The Home Office destroyed thousands of landing card slips recording Windrush immigrants’ arrival dates in the UK, despite staff warnings that the move would make it harder to check the records of older Caribbean-born residents experiencing residency difficulties.
A former Home Office employee said the records, stored in the basement of a government tower block, were a vital resource for case workers when they were asked to find information about someone’s arrival date in the UK from the West Indies – usually when the individual was struggling to resolve immigration status problems.
Although the home secretary, Amber Rudd, has promised to make it easier for Windrush-generation residents to regularise their status, the destruction of the database is likely to make the process harder, even with the support of the new taskforce announced this week.

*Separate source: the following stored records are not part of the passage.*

`config.mk`:
```
export PLATFORM = sky130hd
export DESIGN_NAME = cdgc_ctrl
export DESIGN_NICKNAME = d
export VERILOG_FILES = /design/src/core/cdgc_pkg.sv /design/src/core/cdgc_cd_sync.sv /design/src/core/cdgc_sticky.sv /design/src/core/cdgc_ctrl.sv
export SDC_FILE = /design/constraint.sdc
export NUM_CORES = 1
export LEC_CHECK = 0
export BUFFER_PORTS_ARGS = -buffer_cell sky130_fd_sc_hd__buf_2
export CAP_MARGIN = 10
export CORE_ASPECT_RATIO = 1.2
export CORE_MARGIN = 2
export CORE_UTILIZATION = 43
export DETAILED_ROUTE_END_ITERATION = 16
export PLACE_DENSITY = 0.76
export SYNTH_ARGS = -nofsm -noshare
export SYNTH_HDL_FRONTEND = slang
export SYNTH_SLANG_ARGS = --single-unit
```
`constraint.sdc`:
```
create_clock -name aclk -period 1.55 [get_ports aclk]
set_input_delay 0.155 -clock aclk [delete_from_list [all_inputs] [get_ports aclk]]
set_output_delay 0.155 -clock aclk [all_outputs]
set_load 0.05 [all_outputs]
```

The former employee (who has asked for his name not to be printed) said it was decided in 2010 to destroy the disembarkation cards, which dated back to the 1950s and 60s, when the Home Office’s Whitgift Centre in Croydon was closed and the staff were moved to another site. Employees in his department told their managers it was a bad idea, because these papers were often the last remaining record of a person’s arrival date, in the event of uncertainty or lost documents. The files were destroyed in October that year, when Theresa May was home secretary.
A person’s arrival date is crucial to a citizenship application, because the 1971 Immigration Act gave people who had already moved to Britain indefinite leave to remain.
When staff were asked to find evidence of an arrival from the Caribbean or other former colonies and had difficulty tracing any other records, senior officers would request the key to the basement of the neighbouring building and consult the landing cards. They recorded the names, dates of arrival and in some cases the name of the ship.
“Sometimes the Passport Office would call up, and people would say: ‘I’ll look in the basement,’” the ex-employee said.
After the destruction of the archive, when an individual requested confirmation of an arrival date, staff had to reply stating there was no record of it.
From around 2013 onwards, he said, the number of requests from people from the Caribbean began to increase.
“Every week or two, someone would say: ‘I’ve got another one here,’” he said. “People were writing to say: ‘I’ve been here 45 years, I’ve never had a passport, I’ve never needed a passport. Now I’m being told I’m not British, because there is no record of me’.
“Because it was no longer possible to search in the archive of landing cards, people would be sent a standard letter that would state: ‘We have searched our records, we can find no trace of you in our files.’”
Immigration lawyers have repeatedly criticised the Home Office’s insistence that it is up to individuals to provide copious evidence proving their right to be in the UK. If UK officials had kept a record of everyone granted indefinite leave to remain, they say, the problem would never have arisen.
Less than a month ago, responding to concern over NHS refusal to grant cancer treatment to Albert Thompson, the prime minister said he “needed to evidence his settled status”.